Winter road maintenance operations have been underway for the last two weeks as Mainroad East Kootenay Contracting gears up for another winter season in the region.
With a territory that stretches from Yahk, to Radium Hot Springs and the Alberta and U.S. borders, Mainroad East Kootenay Contracting is responsible for maintaining the roads in all seasons.
Now that winter has arrived, the company is reminding drivers to be aware of road and weather conditions as well as to drive safely when in close proximity to winter maintenance vehicles.
“The biggest thing for us is public safety,” said Andries De Witt, the general manager for Mainroad East Kootenay Contracting. “and then obviously the safety of our own employees on the roads and respecting the plows out there.”
De Witt notes that plows will be travelling at speeds between 30-60 kilometres an hour when operating on the roads and that drivers should have a buffer zone of 10 car lengths .
“They trucks will move over when safe to do so,” he said.
Story coming on winter road maintenance operations in the East Kootenay. Fitting that Mainroad East Kootenay Contracting held their press conference on a snow day. pic.twitter.com/p0ylGJo2ri
— Trevor Crawley (@tcrawls) November 19, 2019
The company has five yards in the region, with a main base in Cranbrook and satellite yards in Yahk, Fairmont, Elko and Sparwood, utilizing a fleet of 20 tandem axles, six single-axle and six tri-axle trucks and plows.
Mainroad is constantly gathering aggregate weather data from various sources as well as subscribing to a forecasting service that specifically examines road conditions, along with atmospheric forecasting.

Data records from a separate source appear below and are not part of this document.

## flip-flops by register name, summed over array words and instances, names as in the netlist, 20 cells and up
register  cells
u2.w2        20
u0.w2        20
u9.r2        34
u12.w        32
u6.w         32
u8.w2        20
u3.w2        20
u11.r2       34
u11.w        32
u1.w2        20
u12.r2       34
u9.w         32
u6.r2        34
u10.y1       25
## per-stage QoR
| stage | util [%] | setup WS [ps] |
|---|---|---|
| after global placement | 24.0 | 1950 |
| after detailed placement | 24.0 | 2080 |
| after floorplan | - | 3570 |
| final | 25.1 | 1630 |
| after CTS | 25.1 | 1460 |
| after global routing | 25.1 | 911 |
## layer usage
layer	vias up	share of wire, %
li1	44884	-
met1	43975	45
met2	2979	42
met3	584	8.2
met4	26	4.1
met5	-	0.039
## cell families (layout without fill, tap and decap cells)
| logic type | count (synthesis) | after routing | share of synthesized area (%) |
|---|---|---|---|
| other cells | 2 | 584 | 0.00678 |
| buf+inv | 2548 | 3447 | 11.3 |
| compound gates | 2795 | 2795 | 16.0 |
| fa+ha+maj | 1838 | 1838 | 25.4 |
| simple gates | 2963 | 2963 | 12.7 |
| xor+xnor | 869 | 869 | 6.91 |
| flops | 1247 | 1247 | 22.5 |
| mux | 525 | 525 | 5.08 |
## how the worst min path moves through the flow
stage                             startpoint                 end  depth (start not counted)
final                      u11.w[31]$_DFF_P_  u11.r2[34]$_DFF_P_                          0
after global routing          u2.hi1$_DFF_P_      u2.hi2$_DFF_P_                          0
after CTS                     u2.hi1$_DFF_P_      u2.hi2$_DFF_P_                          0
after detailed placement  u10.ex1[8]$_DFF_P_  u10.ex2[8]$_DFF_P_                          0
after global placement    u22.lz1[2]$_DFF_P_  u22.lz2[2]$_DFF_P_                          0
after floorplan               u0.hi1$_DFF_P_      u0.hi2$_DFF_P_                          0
Background: an optimization exercise with open tools, aiming at a short achievable clock period and few clock cycles per item. Do not read the settings as production practice.
Only simulation tests tie the RTL to the original design; equivalence was not proved.
Power and IR drop assume default switching activity.

File: run.sh
#!/bin/bash
# synth_recipe.tcl (not shown) runs the flow's synth.tcl, then flattens the netlist and writes it again
# the make line also repeats each setting of config.mk as NAME=value (left out here)
make -C /OpenROAD-flow-scripts/flow DESIGN_CONFIG=/design/flow/config.mk WORK_HOME=/design/flow/orfs CLKGATE_MAP_FILE= SYNTH_SCRIPT=/design/flow/synth_recipe.tcl finish
File: design.v
module seq_div #(
    parameter DW = 52,
    parameter VW = 5,
    parameter QW = 47
) (
    input  wire          clk,
    input  wire          rst,
    input  wire          start,
    input  wire [DW-1:0] dividend,
    input  wire [VW-1:0] divisor,
    output wire          busy,
    output reg  [QW-1:0] quotient
);
    localparam CW = $clog2(DW + 1);
    reg [DW-1:0] dvd;
    reg [VW-1:0] dsr;
    reg [VW-1:0] rem;
    reg [CW-1:0] count;
    wire [VW:0] trial = {rem, dvd[DW-1]};
    wire        fits  = trial >= {1'b0, dsr};
    wire [VW:0] diff  = trial - {1'b0, dsr};
    assign busy = (count != 0);
    always @(posedge clk) begin
        if (rst) begin
            count <= 0;
        end else if (start) begin
            dvd      <= dividend;
            dsr      <= divisor;
            rem      <= 0;
            quotient <= 0;
            count    <= DW[CW-1:0];
        end else if (busy) begin
            dvd      <= {dvd[DW-2:0], 1'b0};
            rem      <= fits ? diff[VW-1:0] : trial[VW-1:0];
            quotient <= {quotient[QW-2:0], fits};
            count    <= count - 1'b1;
        end
    end
endmodule
module ts_indexer (
    input  wire        clk,
    input  wire        rst,
    input  wire        start,
    input  wire        cfg_sync_abort,
    input  wire        cfg_keyframe_zero,
    input  wire [63:0] start_offset,
    input  wire        in_valid,
    output wire        in_ready,
    input  wire [7:0]  in_data,
    input  wire        in_last,
    output reg         rec_valid,
    input  wire        rec_ready,
    output reg  [63:0] rec_offset,
    output reg  [46:0] rec_pcr_ns,
    output reg  [63:0] rec_duration_ns,
    output reg         rec_keyframe,
    output wire        done,
    output reg  [3:0]  term,
    output reg  [7:0]  trunc_bytes,
    output reg  [63:0] offset,
    output reg  [31:0] pkt_count,
    output reg  [31:0] sync_faults,
    output reg  [63:0] fault_off,
    output reg  [31:0] malformed,
    output reg  [31:0] discont,
    output reg  [31:0] idx_count,
    output reg         pcr_seen,
    output reg  [46:0] pcr_base_ns,
    output reg  [46:0] pcr_prev_ns,
    output reg  [63:0] duration_ns,
    output reg  [28:0] last_delta_ns,
    output reg  [63:0] bitrate_bps
);
    localparam [3:0] TERM_NONE = 4'd0,
                     TERM_EOS  = 4'd1,
                     TERM_SYNC = 4'd6;
    localparam [2:0] S_DONE  = 3'd0,
                     S_RECV  = 3'd1,
                     S_PROC  = 3'd2,
                     S_NSDIV = 3'd3,
                     S_TRACK = 3'd4,
                     S_BRDIV = 3'd5,
                     S_EMIT  = 3'd6;
    localparam [47:0] DELTA_CEIL = 48'd500_000_000;
    reg [2:0]  state;
    reg        sync_abort_l;
    reg        keyframe_zero_l;
    reg [7:0]  byte_cnt;
    reg [7:0]  hdr [0:11];
    reg        eos_pend;
    reg [63:0] cur_off;
    reg        cur_rai;
    reg [63:0] pcr_prev_off;
    assign in_ready = (state == S_RECV) && !(byte_cnt == 8'd0 && rec_valid);
    assign done     = (state == S_DONE);
    wire in_fire = in_valid && in_ready;
    wire        sync_ok = (hdr[0] == 8'h47);
    wire        has_af  = hdr[3][5];
    wire [7:0]  af_len  = hdr[4];
    wire [7:0]  af_flag = hdr[5];
    wire        af_bad  = has_af && (af_len > 8'd183);
    wire        af_pcrf = has_af && !af_bad && (af_len >= 8'd1) && af_flag[4];
    wire        pcr_present = af_pcrf && (af_len >= 8'd7);
    wire        pcr_short   = af_pcrf && (af_len < 8'd7);
    wire        rai     = has_af && !af_bad && (af_len >= 8'd1) && af_flag[6];
    wire [47:0] pcr_field = {hdr[6], hdr[7], hdr[8], hdr[9], hdr[10], hdr[11]};
    wire [32:0] pcr_base  = pcr_field[47:15];
    wire [8:0]  pcr_ext   = pcr_field[8:0];
    wire [41:0] pcr_ticks = pcr_base * 42'd300 + {33'd0, pcr_ext};
    wire [51:0] ns_dividend = pcr_ticks * 52'd1000;
    reg         ns_start;
    wire        ns_busy;
    wire [46:0] ns_q;
    seq_div #(.DW(52), .VW(5), .QW(47)) u_nsdiv (
        .clk(clk), .rst(rst), .start(ns_start),
        .dividend(ns_dividend), .divisor(5'd27),
        .busy(ns_busy), .quotient(ns_q)
    );
    reg         br_start;
    reg  [96:0] br_dividend;
    reg  [28:0] br_divisor;
    wire        br_busy;
    wire [63:0] br_q;
    seq_div #(.DW(97), .VW(29), .QW(64)) u_brdiv (
        .clk(clk), .rst(rst), .start(br_start),
        .dividend(br_dividend), .divisor(br_divisor),
        .busy(br_busy), .quotient(br_q)
    );
    wire [47:0] delta     = {1'b0, ns_q} - {1'b0, pcr_prev_ns};
    wire        delta_neg = delta[47];
    wire        delta_ok  = !delta_neg && (delta <= DELTA_CEIL);
    wire [63:0] byte_dist      = cur_off - pcr_prev_off;
    always @(posedge clk) begin
        if (rst) begin
            state           <= S_DONE;
            sync_abort_l    <= 1'b0;
            keyframe_zero_l <= 1'b0;
            byte_cnt        <= 8'd0;
            eos_pend        <= 1'b0;
            rec_valid       <= 1'b0;
            rec_offset      <= 64'd0;
            rec_pcr_ns      <= 47'd0;
            rec_duration_ns <= 64'd0;
            rec_keyframe    <= 1'b0;
            term            <= TERM_NONE;
            trunc_bytes     <= 8'd0;
            offset          <= 64'd0;
            pkt_count       <= 32'd0;
            sync_faults     <= 32'd0;
            fault_off       <= 64'd0;
            malformed       <= 32'd0;
            discont         <= 32'd0;
            idx_count       <= 32'd0;
            pcr_seen        <= 1'b0;
            pcr_base_ns     <= 47'd0;
            pcr_prev_ns     <= 47'd0;
            pcr_prev_off    <= 64'd0;
            duration_ns     <= 64'd0;
            last_delta_ns   <= 29'd0;
            bitrate_bps     <= 64'd0;
            cur_off         <= 64'd0;
            cur_rai         <= 1'b0;
            ns_start        <= 1'b0;
            br_start        <= 1'b0;
            br_dividend     <= 97'd0;
            br_divisor      <= 29'd1;
        end else begin
            ns_start <= 1'b0;
            br_start <= 1'b0;
            if (rec_valid && rec_ready)
                rec_valid <= 1'b0;
            case (state)
            S_DONE: begin
                if (start && !rec_valid) begin
                    state           <= S_RECV;
                    sync_abort_l    <= cfg_sync_abort;
                    keyframe_zero_l <= cfg_keyframe_zero;
                    byte_cnt        <= 8'd0;
                    eos_pend        <= 1'b0;
                    term            <= TERM_NONE;
                    trunc_bytes     <= 8'd0;
                    offset          <= start_offset;
                    pkt_count       <= 32'd0;
                    sync_faults     <= 32'd0;
                    fault_off       <= 64'd0;
                    malformed       <= 32'd0;
                    discont         <= 32'd0;
                    idx_count       <= 32'd0;
                    pcr_seen        <= 1'b0;
                    pcr_base_ns     <= 47'd0;
                    pcr_prev_ns     <= 47'd0;
                    pcr_prev_off    <= 64'd0;
                    duration_ns     <= 64'd0;
                    last_delta_ns   <= 29'd0;
                    bitrate_bps     <= 64'd0;
                end
            end
            S_RECV: begin
                if (in_fire) begin
                    if (byte_cnt < 8'd12)
                        hdr[byte_cnt[3:0]] <= in_data;
                    if (byte_cnt == 8'd187) begin
                        byte_cnt <= 8'd0;
                        eos_pend <= in_last;
                        state    <= S_PROC;
                    end else if (in_last) begin
                        trunc_bytes <= byte_cnt + 8'd1;
                        term        <= TERM_EOS;
                        state       <= S_DONE;
                    end else begin
                        byte_cnt <= byte_cnt + 8'd1;
                    end
                end
            end
            S_PROC: begin
                cur_off   <= offset;
                cur_rai   <= rai;
                offset    <= offset + 64'd188;
                pkt_count <= pkt_count + 32'd1;
                if (!sync_ok) begin
                    sync_faults <= sync_faults + 32'd1;
                    fault_off   <= offset;
                    if (sync_abort_l) begin
                        term  <= TERM_SYNC;
                        state <= S_DONE;
                    end else if (eos_pend) begin
                        term  <= TERM_EOS;
                        state <= S_DONE;
                    end else begin
                        state <= S_RECV;
                    end
                end else begin
                    if (af_bad || pcr_short)
                        malformed <= malformed + 32'd1;
                    if (pcr_present) begin
                        ns_start <= 1'b1;
                        state    <= S_NSDIV;
                    end else if (eos_pend) begin
                        term  <= TERM_EOS;
                        state <= S_DONE;
                    end else begin
                        state <= S_RECV;
                    end
                end
            end
            S_NSDIV: begin
                if (!ns_start && !ns_busy)
                    state <= S_TRACK;
            end
            S_TRACK: begin
                pcr_prev_ns  <= ns_q;
                pcr_prev_off <= cur_off;
                state        <= S_EMIT;
                if (!pcr_seen) begin
                    pcr_seen    <= 1'b1;
                    pcr_base_ns <= ns_q;
                end else if (!delta_ok) begin
                    duration_ns <= duration_ns + {35'd0, last_delta_ns};
                    discont     <= discont + 32'd1;
                end else begin
                    duration_ns   <= duration_ns + {16'd0, delta};
                    last_delta_ns <= delta[28:0];
                    if (delta != 48'd0) begin
                        br_dividend <= {33'd0, byte_dist} * 97'd8_000_000_000;
                        br_divisor  <= delta[28:0];
                        br_start    <= 1'b1;
                        state       <= S_BRDIV;
                    end
                end
            end
            S_BRDIV: begin
                if (!br_start && !br_busy) begin
                    bitrate_bps <= br_q;
                    state       <= S_EMIT;
                end
            end
            S_EMIT: begin
                rec_valid       <= 1'b1;
                rec_offset      <= cur_off;
                rec_pcr_ns      <= pcr_prev_ns;
                rec_duration_ns <= duration_ns;
                rec_keyframe    <= keyframe_zero_l ? 1'b0 : cur_rai;
                idx_count       <= idx_count + 32'd1;
                if (eos_pend) begin
                    term  <= TERM_EOS;
                    state <= S_DONE;
                end else begin
                    state <= S_RECV;
                end
            end
            default: state <= S_DONE;
            endcase
        end
    end
endmodule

When a weather event is coming up, managers meet to take stock of equipment and materials needed for the affected area. The type of weather event and the amount of forecasted moisture, whether in the form of rain, sleet or snow, will determine what materials are used, according to Richard Douglas, Mainroad’s operations manager.
Sometimes, crews to go out ahead of a weather event and pre-treat the roads, depending on the anticipated conditions, he added.
“We’re basically keeping the roads open during a snow event,” Douglas said. “The expectation for perfect road conditions, as the snow is falling, is a little bit unbalanced with reality.”
Once the weather event is over, then its time to get surfaces back to normal, he added.
“Now we’re talking about widening shoulders, we’re talking about a post-event treatment of the roads, clean up, if there’s any remaining compact snow or slush that the plow blades can’t actually remove, then we would do another chemical treatment,” Douglas said.
“Are there any additional slippery sections that are left that need additional sand or other materials? That sort of stuff.”
Once all that is complete, then mangers then meet for a post-event rundown and address any operational issues that arose in order to prepare for next time.
Public outreach and communication has been a key priority for the company, according to spokesperson Nikki Taylor.
The company completed a survey in 2018 ahead of the winter season to gather public feedback and responses to winter operations. Since then, the company beefed up outreach with a larger social media presence (Facebook & Twitter), posting weather advisories and bulletins as well as real-time operational content of crews in action.
A 24-hour phone line (1-800-665-4929) has also been set up for area residents to call and bring forward any concerns, while the website has an FAQ page and other content.
Mainroad is responsible for regional highways maintenance and rural roads not included in municipal boundaries. The company services 3,673 lane kilometres, including 106 bridges and four tunnels.